══ MATERIAL PROVIDED ══

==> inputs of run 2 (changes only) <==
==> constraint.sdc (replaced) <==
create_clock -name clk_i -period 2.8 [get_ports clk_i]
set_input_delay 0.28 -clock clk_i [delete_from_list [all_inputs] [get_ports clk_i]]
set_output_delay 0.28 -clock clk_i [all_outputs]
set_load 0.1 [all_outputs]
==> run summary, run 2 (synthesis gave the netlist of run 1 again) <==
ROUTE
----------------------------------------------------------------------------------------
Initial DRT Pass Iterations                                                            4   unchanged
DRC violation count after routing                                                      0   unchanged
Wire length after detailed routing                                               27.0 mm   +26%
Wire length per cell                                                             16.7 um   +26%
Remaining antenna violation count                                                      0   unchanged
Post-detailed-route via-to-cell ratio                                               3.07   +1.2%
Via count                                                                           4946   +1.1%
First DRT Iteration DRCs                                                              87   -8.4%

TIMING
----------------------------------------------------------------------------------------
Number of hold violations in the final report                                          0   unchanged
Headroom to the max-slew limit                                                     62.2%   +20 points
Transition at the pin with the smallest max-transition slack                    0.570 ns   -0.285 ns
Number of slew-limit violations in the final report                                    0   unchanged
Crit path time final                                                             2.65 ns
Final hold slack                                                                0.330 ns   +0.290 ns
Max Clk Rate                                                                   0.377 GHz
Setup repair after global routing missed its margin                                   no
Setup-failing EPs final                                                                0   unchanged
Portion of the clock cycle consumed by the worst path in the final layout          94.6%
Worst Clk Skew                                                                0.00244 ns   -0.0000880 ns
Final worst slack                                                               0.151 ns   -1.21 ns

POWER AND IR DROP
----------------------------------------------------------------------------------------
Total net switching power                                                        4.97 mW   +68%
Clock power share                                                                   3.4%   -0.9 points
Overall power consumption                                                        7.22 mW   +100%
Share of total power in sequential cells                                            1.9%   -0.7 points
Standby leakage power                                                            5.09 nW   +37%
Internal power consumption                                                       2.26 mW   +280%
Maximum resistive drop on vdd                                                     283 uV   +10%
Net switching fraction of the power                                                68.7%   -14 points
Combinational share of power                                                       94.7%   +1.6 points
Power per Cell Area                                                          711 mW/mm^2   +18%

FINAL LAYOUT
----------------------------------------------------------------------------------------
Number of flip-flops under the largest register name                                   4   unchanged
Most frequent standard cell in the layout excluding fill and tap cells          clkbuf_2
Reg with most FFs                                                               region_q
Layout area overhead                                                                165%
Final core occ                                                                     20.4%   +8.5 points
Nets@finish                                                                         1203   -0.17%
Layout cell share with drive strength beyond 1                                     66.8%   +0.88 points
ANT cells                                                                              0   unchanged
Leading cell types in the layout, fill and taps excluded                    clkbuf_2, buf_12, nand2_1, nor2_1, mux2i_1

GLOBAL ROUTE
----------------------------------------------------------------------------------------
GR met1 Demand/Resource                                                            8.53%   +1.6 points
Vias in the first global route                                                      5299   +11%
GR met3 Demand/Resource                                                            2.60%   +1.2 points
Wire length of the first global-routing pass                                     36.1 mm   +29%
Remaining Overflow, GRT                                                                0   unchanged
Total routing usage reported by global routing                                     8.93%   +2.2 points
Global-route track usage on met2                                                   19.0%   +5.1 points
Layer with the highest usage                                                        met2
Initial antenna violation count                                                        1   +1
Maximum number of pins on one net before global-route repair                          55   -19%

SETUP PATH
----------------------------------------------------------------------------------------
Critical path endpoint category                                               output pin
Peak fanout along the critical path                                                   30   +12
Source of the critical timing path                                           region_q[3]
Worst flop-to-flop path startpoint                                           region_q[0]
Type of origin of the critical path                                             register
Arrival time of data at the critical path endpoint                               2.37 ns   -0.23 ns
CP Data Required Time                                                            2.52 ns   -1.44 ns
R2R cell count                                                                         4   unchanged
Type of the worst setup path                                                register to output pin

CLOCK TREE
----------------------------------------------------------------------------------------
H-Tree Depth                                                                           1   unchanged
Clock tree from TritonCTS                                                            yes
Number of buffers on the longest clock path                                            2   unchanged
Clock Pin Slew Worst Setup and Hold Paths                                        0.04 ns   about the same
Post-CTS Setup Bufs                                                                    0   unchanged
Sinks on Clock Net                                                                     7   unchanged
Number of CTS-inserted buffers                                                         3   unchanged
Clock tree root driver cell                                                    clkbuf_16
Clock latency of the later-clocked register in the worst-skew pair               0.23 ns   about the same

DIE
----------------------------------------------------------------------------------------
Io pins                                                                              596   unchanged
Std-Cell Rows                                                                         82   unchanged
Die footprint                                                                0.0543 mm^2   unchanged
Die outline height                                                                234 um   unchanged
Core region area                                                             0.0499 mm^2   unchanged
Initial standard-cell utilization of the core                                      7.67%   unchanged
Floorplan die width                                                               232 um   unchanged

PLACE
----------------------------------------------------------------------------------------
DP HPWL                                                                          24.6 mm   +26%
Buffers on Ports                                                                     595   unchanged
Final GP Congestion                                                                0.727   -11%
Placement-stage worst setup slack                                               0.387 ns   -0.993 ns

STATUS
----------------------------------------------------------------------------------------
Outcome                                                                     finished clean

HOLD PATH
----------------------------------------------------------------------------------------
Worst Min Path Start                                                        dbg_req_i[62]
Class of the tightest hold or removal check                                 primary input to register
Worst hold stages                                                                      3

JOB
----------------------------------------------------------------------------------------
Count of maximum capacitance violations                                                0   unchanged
`config.mk`:
```
export PLATFORM = sky130hd
export DESIGN_NAME = soc_timer
export DESIGN_NICKNAME = d
export VERILOG_FILES = /design/src/rtl/soc_bus_pkg.sv /design/src/rtl/soc_map_pkg.sv /design/src/rtl/soc_timer.sv
export SDC_FILE = /design/constraint.sdc
export NUM_CORES = 1
export LEC_CHECK = 0
export BUFFER_PORTS_ARGS = -buffer_cell sky130_fd_sc_hd__buf_2
export CORE_MARGIN = 2
export CORE_UTILIZATION = 50
export DETAILED_ROUTE_END_ITERATION = 8
export PLACE_DENSITY = 0.76
export SETUP_SLACK_MARGIN = 0.05
export SLEW_MARGIN = 20
export SYNTH_ARGS = -nofsm -noshare
export SYNTH_HDL_FRONTEND = slang
export SYNTH_SLANG_ARGS = --single-unit
export TNS_END_PERCENT = 10
```
`constraint.sdc`:
```
create_clock -name clk_i -period 2.42 [get_ports clk_i]
set_clock_uncertainty 0.2 [all_clocks]
set_input_delay 0.242 -clock clk_i [delete_from_list [all_inputs] [get_ports clk_i]]
set_output_delay 0.242 -clock clk_i [all_outputs]
set_load 0.01 [all_outputs]
```
`src/rtl/soc_bus_pkg.sv`:
```
package soc_bus_pkg;

    //////////////////////////////
    // data and address
    //////////////////////////////

    typedef logic [31:0] data_t;    // one bus word

    // bus view of an address
    typedef struct packed {
        logic [3:0]  region;        // decoded by main_bus only
        logic [27:0] offset;        // byte offset inside the region
    } addr_fields_t;

    // raw word for masters, split fields for bus and slaves
    typedef union packed {
        logic [31:0]  word;
        addr_fields_t f;
    } bus_addr_u;

    //////////////////////////////
    // transfer types
    //////////////////////////////

    // master port: valid is a level held until gnt
    // slave port: valid is a one-cycle select strobe
    typedef struct packed {
        logic      valid;
        logic      we;          // 1 write, 0 read
        bus_addr_u addr;
        data_t     wdata;
    } bus_req_t;

    // one-cycle pulse back to the granted master
    typedef struct packed {
        logic  valid;
        logic  err;             // unmapped region
        data_t rdata;           // undefined on writes
    } bus_rsp_t;

endpackage

```
`src/rtl/soc_map_pkg.sv`:
```
package soc_map_pkg;

    //////////////////////////////
    // address map regions
    //////////////////////////////

    localparam logic [3:0] REGION_MEM    = 4'd0;
    localparam logic [3:0] REGION_PLIC   = 4'd1;
    localparam logic [3:0] REGION_TIMER0 = 4'd2;
    localparam logic [3:0] REGION_TIMER1 = 4'd3;
    // codes 4..15 unmapped, answered with err

    //////////////////////////////
    // register offsets
    //////////////////////////////

    // timer
    localparam logic [27:0] TMR_CTRL   = 28'h0;    // bit 0 enable
    localparam logic [27:0] TMR_CMP    = 28'h4;
    localparam logic [27:0] TMR_COUNT  = 28'h8;
    localparam logic [27:0] TMR_STATUS = 28'hC;    // bit 0 pending, w1c

    // plic
    localparam logic [27:0] PLIC_PENDING = 28'h0;  // read only
    localparam logic [27:0] PLIC_ENABLE  = 28'h4;
    localparam logic [27:0] PLIC_CLAIM   = 28'h8;  // read claims lowest id

    //////////////////////////////
    // interrupt sources
    //////////////////////////////

    // source 0 reserved, 1 and 4 not present here
    localparam int IRQ_TIMER0 = 2;
    localparam int IRQ_TIMER1 = 3;

    // configuration defaults
    localparam int NUM_IRQ_SRC       = 4;
    localparam int DEFAULT_MEM_WORDS = 256;

endpackage

```
`src/rtl/soc_timer.sv`:
```
`timescale 1ns/1ps

module soc_timer (
    input  logic                  clk_i,
    input  logic                  rst_n_i,
    input  soc_bus_pkg::bus_req_t req_i,
    output soc_bus_pkg::data_t    rdata_o,
    output logic                  irq_o        // pending level to the plic
);

    logic               en_q;
    soc_bus_pkg::data_t cmp_q;
    soc_bus_pkg::data_t cnt_q;
    logic               pend_q;
    soc_bus_pkg::data_t rdata_q;
    logic               match;
    logic               wr;
    logic               rd;
    logic [27:0]        offset;

    assign offset = req_i.addr.f.offset;
    assign wr     = req_i.valid & req_i.we;
    assign rd     = req_i.valid & ~req_i.we;
    assign match  = en_q && (cnt_q == cmp_q);

    //////////////////////////////
    // counter and registers
    //////////////////////////////

    always_ff @(posedge clk_i or negedge rst_n_i) begin
        if (!rst_n_i) begin
            en_q   <= 1'b0;
            cmp_q  <= '0;
            cnt_q  <= '0;
            pend_q <= 1'b0;
        end else begin
            // free running, wraps to zero on compare
            if (en_q) cnt_q <= match ? '0 : cnt_q + 32'd1;
            if (match) pend_q <= 1'b1;
            // bus writes come last and take priority
            if (wr) begin
                case (offset)
                    soc_map_pkg::TMR_CTRL:   en_q  <= req_i.wdata[0];
                    soc_map_pkg::TMR_CMP:    cmp_q <= req_i.wdata;
                    soc_map_pkg::TMR_COUNT:  cnt_q <= req_i.wdata;
                    soc_map_pkg::TMR_STATUS: begin
                        if (req_i.wdata[0]) pend_q <= 1'b0;   // write 1 to clear
                    end
                    default: ;
                endcase
            end
        end
    end

    //////////////////////////////
    // read back
    //////////////////////////////

    always_ff @(posedge clk_i or negedge rst_n_i) begin
        if (!rst_n_i) begin
            rdata_q <= '0;
        end else if (rd) begin
            case (offset)
                soc_map_pkg::TMR_CTRL:   rdata_q <= {31'd0, en_q};
                soc_map_pkg::TMR_CMP:    rdata_q <= cmp_q;
                soc_map_pkg::TMR_COUNT:  rdata_q <= cnt_q;
                soc_map_pkg::TMR_STATUS: rdata_q <= {31'd0, pend_q};
                default:                 rdata_q <= '0;   // hole in the map
            endcase
        end
    end

    assign rdata_o = rdata_q;
    assign irq_o   = pend_q;

endmodule

```
==> impl_metrics.py, run 1 <==
metrics = {
    "power_and_ir_drop": {
        "pwr-share-comb_pct": 7.4,
        "power.share.clock_pct": 38.1,
        "internal-power_mw": 2.320,
        "swShare_pct": 22.69,
        "p_leak_nw": 2.967,
        "powerDensity_nw_per_um2": 456.6,
        "p_seq_share_pct": 54.5,
        "power.switching_mw": 0.6811,
        "max-vdd-ir-drop_mv": 0.3134,
    },
    "drt": {
        "ant_nets": 0,
        "drt-total-wl_mm": 13.24,
        "drt_iter0_drc": 304,
        "vias": 4382,
        "via_per_inst": 5.640,
        "drc": 0,
        "wl_per_cell_um": 17.04,
        "first_pass_iters": 5,
    },
    "grt": {
        "grt_pass1_wl_mm": 21.59,
        "grt_use_total_pct": 24.77,
        "grt_overflow_total": 0,
        "grt_pass1_vias": 4464,
        "grt_max_degree": 46,
        "antenna_found_initial": 0,
    },
    "floorplanning": {
        "io_pins": 101,
        "die_width_um": 105.7,
        "fp.dieArea_um2": 11170,
        "core_um2": 10180,
        "initial_core_util_pct": 50.77,
        "rows": 37,
        "die_height_um": 105.7,
    },
    "place": {
        "placed_area_um2": 6016,
        "port_buffers": 96,
        "routabilityCongestion": 0.8942,
        "hpwl_mm": 9.536,
    },
    "synth": {
        "async_flop_share_pct": 100.0,
        "synthAdderAreaFrac_pct": 0.2420,
        "ys_top_cells_by_count": "dfrtp_1 (98), xor2_1 (51), nand2_1 (46), nor3_1 (33), o31ai_1 (32)",
        "yosysSeqAreaShare_pct": 47.42,
        "synth_mux_area_share_pct": 8.057,
        "synth-simple-area-share_pct": 15.94,
        "post-synth-top-area-cell": "dfrtp_1",
        "yosysMostFrequentCell": "dfrtp_1",
        "synthFlopType": "dfrtp_1",
        "yosysTopAreaCellShare_pct": 47.42,
        "synth_compound_area_share_pct": 14.11,
        "syn_area_per_cell_um2": 10.38,
        "synth_warnings": 0,
        "netlist_area_um2": 5171,
        "synth_top_family_by_area": "simple AND/OR/NAND/NOR gates",
        "synth_cell_types": 36,
        "synth_area_leaders": "dfrtp_1 (47%), xor2_1 (8.6%), mux2_2 (5.7%)",
        "ys_ff_latch": 98,
        "syn_inst": 498,
        "synth-xor-area-share_pct": 10.33,
        "syn-num-nets": 567,
        "synth_edf_count": 0,
    },
    "timing": {
        "max_clock_freq_mhz": 433.2,
        "finalMaxSlewViolations": 0,
        "rsz0062_at_grt": "true",
        "max_slew_margin_pct": 59.32,
        "fin_crit_ps": 2308,
        "tns_ps": 0,
        "setup_viol": 0,
        "hold_viol_final": 0,
        "min_period_over_period_pct": 95.38,
        "tightest_slew_ps": 610.1,
    },
    "cells_and_area": {
        "diodes": 0,
        "layout-drive-gt1-share_pct": 30.42,
        "finalInstanceArea_um2": 6574,
        "fill_cells": 820,
        "num-nets-final": 705,
        "area_delta_synth_final_pct": 27.12,
    },
    "cts": {
        "htree_levels": 3,
        "clkSlewWorstSetupHoldPaths_ps": 90,
        "cts_root_buf": "clkbuf_8",
        "clk_latency_ps": 380,
        "cts_made_buffers": 9,
        "tritoncts": "done",
        "postCtsSetupBuffers": 0,
        "clk_path_buf_depth": 2,
        "clock_sinks": 98,
    },
    "critical_path": {
        "rrSetupSlack_ps": 110,
        "critical-path-slowest-cell": "dfrtp_1",
        "critPathCaptureType": "register",
        "crit_type": "reg2reg",
        "slowest_delay_ps": 450,
        "start_kind": "register",
        "cp_cell_sequence": "xor2_1, nor4_1, nand3_1, nor3_2, buf_4, buf_4, nor3_1, a21o_1",
        "cp_common_cell": "buf_4",
        "crit_fanout": 7,
        "cp.required_ps": 2490,
        "crit_arrival_ps": 2380,
    },
    "worst_hold_path": {
        "min_path_type": "in2reg",
    },
    "job": {
        "maxCapViolCount": 0,
    },
    "status": {
        "status": "complete, no violations",
    },
}
## layout make-up
cell class / instances / area [µm²] / area share [%]
Timing Repair Buffer: 171 / 1179 / 17.93
Clock buffer: 11 / 131.4 / 1.998
Inverter: 4 / 15.01 / 0.2284
Multi-Input combinational cell: 352 / 2542 / 38.68
Clock inverter: 5 / 78.83 / 1.199
Sequential cell: 98 / 2457 / 37.38
Tap cell: 136 / 170.2 / 2.589
## power groups by stage
| stage | Sequential, mW | Clock, mW | Combinational [mW] |
|---|---|---|---|
| 2_1_floorplan | 1.67 | 0 | 0.0570 |
| 3_3_place_gp | 1.67 | 0 | 0.177 |
| 3_5_place_dp | 1.67 | 0 | 0.181 |
| 4_1_cts | 1.64 | 1.16 | 0.222 |
| 5_1_grt | 1.64 | 1.24 | 0.243 |
| 6_report | 1.64 | 1.14 | 0.222 |
## per-stage QoR
| step | util [%] | std cells | total power, mW | worst slack [ps] | hold WS (ps) |
|---|---|---|---|---|---|
| detailed placement | 59.07 | 728 | 1.849 | 5.492 | 92.63 |
| finish | 64.55 | 777 | 3.001 | 111.8 | 40.18 |
| global placement | 59.07 | 728 | 1.845 | 27.02 | 69.87 |
| global route | 64.55 | 777 | 3.120 | 25.95 | 41.29 |
| CTS | 64.37 | 777 | 3.018 | 64.86 | 29.61 |
| floorplan | - | 498 | 1.726 | 109.4 | -253.6 |
## registers in the layout (all words and copies together) (netlist names)
name     flops
en_q         1
cmp_q       32
cnt_q       32
irq_o        1
rdata_o     32
## kinds of logic (layout without fill, tap and decap cells)
| group | Yosys count | in the layout |
|---|---|---|
| flops | 98 | 98 |
| buf+inv | 48 | 191 |
| xor+xnor | 61 | 61 |
| mux | 36 | 36 |
| fa+ha+maj | 1 | 1 |
| simple gates | 156 | 156 |
| compound gates | 98 | 98 |
## worst paths after layout
path	from	end	depth (start not counted)
max in group asynchronous	rst_n_i	cnt_q[3]$_DFF_PN0_	3
hold reg to reg	rdata_o[31]$_DFFE_PN0P_	rdata_o[31]$_DFFE_PN0P_	2
min in group asynchronous	rst_n_i	cmp_q[29]$_DFFE_PN0P_	2
hold / removal	req_i[32]	rdata_o[0]$_DFFE_PN0P_	6
setup / recovery	cnt_q[27]$_DFF_PN0_	cnt_q[7]$_DFF_PN0_	8
setup reg to reg	cnt_q[27]$_DFF_PN0_	cnt_q[7]$_DFF_PN0_	8
## metal layers
layer / vias up / wire (µm) / track usage, %
li1: 2084 / - / -
met5: - / 0 / 0
met1: 2127 / 5590 / 30.72
met3: 32 / 747 / 6.432
met2: 139 / 6486 / 40.18
met4: 0 / 418 / 12.22
## critical path: cells and delay by family (launching register included)
family,cells,cell delay [ps]
AOI/OAI and AO/OA,1,160
DFF,1,450
xor gates and xnor gates,1,230
buffers and inverters,2,350
and+or+nand+nor,4,820
## placed cells by master (no fill, tap or decap), types with 16 or more instances in the layout
master	n
mux2_2	26
buf_4	39
nand2_1	46
dfrtp_1	94
a22oi_1	31
dlygate4sd3_1	33
a21o_1	30
o31ai_1	32
nor3_1	32
nor4_1	16
nand3_1	17
xor2_1	51
buf_2	95
## what timing repair did
item / 4_1_cts / 5_1_grt
hold buffers: 33 / 0
endpoints found under the setup margin: 0 / 24
endpoints found under the hold margin: 108 / 0
resized for setup: 0 / 6
No activity file was read; power rests on OpenSTA's default activity.
==> inputs of run 2 (changes only) <==
--- a/config.mk
+++ b/config.mk
@@ -7,9 +7,9 @@
 export LEC_CHECK = 0
 export BUFFER_PORTS_ARGS = -buffer_cell sky130_fd_sc_hd__buf_2
 export CORE_MARGIN = 2
-export CORE_UTILIZATION = 50
+export CORE_UTILIZATION = 56
 export DETAILED_ROUTE_END_ITERATION = 8
-export PLACE_DENSITY = 0.76
+export PLACE_DENSITY = 0.81
 export SETUP_SLACK_MARGIN = 0.05
 export SLEW_MARGIN = 20
 export SYNTH_ARGS = -nofsm -noshare
==> constraint.sdc (replaced) <==
create_clock -name clk_i -period 2.4 [get_ports clk_i]
set_clock_uncertainty 0.2 [all_clocks]
set_input_delay 0.24 -clock clk_i [delete_from_list [all_inputs] [get_ports clk_i]]
set_output_delay 0.24 -clock clk_i [all_outputs]
set_load 0.01 [all_outputs]
==> run 2 against run 1 <==
  * Die area decreased by 10%
  * Combinational power about the same
  * First-iteration DRC count down 13%
  * Critical path type unchanged
  * Sequential power barely moved
  * Routed wire length increased by 1.3%
  * Clock power barely moved
  * Total power up 1.5%
  * Hold slack gained 14 ps
  * Sequential cell count stayed put
  * Global-route usage is 2.7 points higher
==> impl_metrics.py, run 2 (synthesis gave the netlist of run 1 again) <==
metrics = {
    "status": {
        "status": "complete, no violations",
    },
    "power_and_ir_drop": {
        "max-vdd-ir-drop_mv": 0.3015,
        "finalPower_mw": 3.045,
        "powerDensity_nw_per_um2": 460.7,
        "p_leak_nw": 2.994,
    },
    "floorplanning": {
        "core_um2": 9109,
        "rows": 35,
        "die_height_um": 100.1,
        "die_width_um": 100.1,
        "initial_core_util_pct": 56.77,
        "io_pins": 101,
        "fp.dieArea_um2": 10020,
    },
    "cells_and_area": {
        "utilization_pct": 72.57,
        "seq_area_um2": 2455,
        "area_delta_synth_final_pct": 27.82,
        "final_common_cell": "dfrtp_1",
        "layout.cells.non_filler": 754,
        "layout-drive-gt1-share_pct": 30.95,
        "layout_common_cells": "dfrtp_1 (96), buf_2 (95), xor2_1 (51), nand2_1 (46), buf_4 (39)",
        "multi_input_comb_area_um2": 2555,
        "num-nets-final": 708,
        "diodes": 0,
        "fill_cells": 638,
    },
    "critical_path": {
        "cp_cell_sequence": "xor2_1, nor4_2, nand4_1, nor3_2, buf_6, buf_4, nor3_1, a21o_1",
        "critPathCaptureType": "register",
        "start_kind": "register",
        "crit_type": "reg2reg",
        "cp.required_ps": 2450,
        "crit_buf_inv": 2,
        "r2r-start": "cmp_q[24]$_DFFE_PN0P_",
        "r2r-end": "cnt_q[6]$_DFF_PN0_",
        "crit_fanout": 13,
        "worstRegToRegCells": 8,
        "slowest_delay_ps": 420,
        "critical-path-slowest-cell": "dfrtp_1",
        "rrSetupSlack_ps": 140,
        "crit_arrival_ps": 2310,
        "crit_family": "simple AND/OR/NAND/NOR gates",
    },
    "grt": {
        "grt_use_total_pct": 27.47,
        "antenna_found_initial": 0,
        "grt_pass1_wl_mm": 21.45,
        "grt_max_degree": 40,
        "grt_pass1_vias": 4441,
        "grt_overflow_total": 0,
    },
    "place": {
        "place_inst": 706,
        "routabilityCongestion": 0.9330,
        "hpwl_mm": 9.562,
        "port_buffers": 96,
        "dp_slack_ps": -9.811,
    },
    "timing": {
        "rsz0062_at_grt": "true",
        "finalMaxSlewViolations": 0,
        "max_slew_margin_pct": 64.73,
        "setup_viol": 0,
        "fin_crit_ps": 2261,
        "min_period_over_period_pct": 94.19,
        "max_clock_freq_mhz": 442.4,
        "fin_ws_ps": 139.4,
        "hold_viol_final": 0,
        "tightest_slew_ps": 529.0,
    },
    "cts": {
        "tritoncts": "done",
        "cts_root_buf": "clkbuf_8",
        "clk_latency_ps": 360,
        "clk_path_buf_depth": 2,
        "htree_levels": 3,
        "postCtsSetupBuffers": 0,
        "cts_made_buffers": 9,
        "clkSlewWorstSetupHoldPaths_ps": 90,
        "clock_sinks": 98,
    },
    "worst_hold_path": {
        "min-delay-start": "req_i[32]",
        "min_path_type": "in2reg",
        "holdPathStages": 6,
        "worstHoldEndpoint": "rdata_o[0]$_DFFE_PN0P_",
    },
    "drt": {
        "ant_nets": 0,
        "vias": 4517,
        "drc": 0,
        "drt-total-wl_mm": 13.41,
        "via_per_inst": 5.991,
        "first_pass_iters": 5,
        "drt_iter0_drc": 263,
        "wl_per_cell_um": 17.79,
    },
    "job": {
        "maxCapViolCount": 0,
    },
}
run 2: changes by cell type in the layout (fill, tap and decap cells not counted), moves of 2 or more:
cell	delta
buf_12	+2
clkbuf_1	-2
dfrtp_1	+2
dfrtp_2	-2
nor4_1	-2
nor4_2	+2
run 2: worst min-delay path, delay by kind of cell:
kind,cells,cell delay (ps)
buffers and inverters,1,70
AOI/OAI and AO/OA,1,70
and+or+nand+nor,4,200
run 2: what timing repair did:
action,in CTS,in global routing
resized for setup,1,6
setup endpoints to repair,3,19
hold buffers,33,0
hold endpoints to repair,97,0
run 2: cell type report:
cell class	count	area share, %
Multi-Input combinational cell	352	38.65
Clock buffer	10	2.082
Tap cell	111	2.101
Sequential cell	98	37.14
Timing Repair Buffer	174	18.61
Inverter	4	0.2271
Clock inverter	5	1.193
run 2: power breakdown:
part / internal, mW / switching, mW
registers: 1.65 / 0.000000174
clock network: 0.609 / 0.565
logic: 0.102 / 0.119
total: 2.36 / 0.685
run 2: stage by stage:
stage	hold slack, ps	setup TNS (ps)	cell area [µm²]
floorplan	-255.6	0	5171
global placement	14.22	0	6032
detailed placement	22.93	-19.14	6032
CTS	57.31	0	6585
global route	60.48	0	6610
finish	54.01	0	6610
run 2: worst max path at each step:
stage                               start                    end  slack, ps  cells past startpoint
floorplan             cnt_q[24]$_DFF_PN0_    cnt_q[22]$_DFF_PN0_         90                      8
global placement                req_i[37]  cmp_q[11]$_DFFE_PN0P_         60                      8
detailed placement              req_i[37]   cmp_q[6]$_DFFE_PN0P_        -10                      8
CTS                    cnt_q[2]$_DFF_PN0_     cnt_q[1]$_DFF_PN0_         90                      7
global route           cnt_q[7]$_DFF_PN0_    cnt_q[22]$_DFF_PN0_         20                      8
finish              cmp_q[24]$_DFFE_PN0P_     cnt_q[6]$_DFF_PN0_        140                      8
run 2: routing by layer:
metal  share of wire, %  vias up  wire length (µm)  GRT usage, %
li1                   -     2081                 -             -
met1                 41     2238              5531         34.66
met2                 51      176              6846         49.06
met3                6.1       22               823         4.387
met4                1.6        0               212         7.903
met5                  0        -                 0             0
==> inputs of run 3 (changes only) <==
--- a/config.mk
+++ b/config.mk
@@ -7,9 +7,8 @@
 export LEC_CHECK = 0
 export BUFFER_PORTS_ARGS = -buffer_cell sky130_fd_sc_hd__buf_2
 export CORE_MARGIN = 2
-export CORE_UTILIZATION = 56
+export CORE_UTILIZATION = 25
 export DETAILED_ROUTE_END_ITERATION = 8
-export PLACE_DENSITY = 0.81
 export SETUP_SLACK_MARGIN = 0.05
 export SLEW_MARGIN = 20
 export SYNTH_ARGS = -nofsm -noshare
==> run 3 against run 2 <==
  * Setup slack lost 97 ps
  * Register-to-register slack worse by 97 ps
  * Critical path depth decreased by 1
  * Clock power grew 21%
  * Global-route usage down 13 points
  * Critical endpoint is now cnt_q[1]$_DFF_PN0_
  * Largest cell class unchanged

═══

In the data above, find the line with "Number of flip-flops" and the line with "Most frequent standard". Retype both, plus every line between them, exactly.

Number of flip-flops under the largest register name                                   4   unchanged
Most frequent standard cell in the layout excluding fill and tap cells          clkbuf_2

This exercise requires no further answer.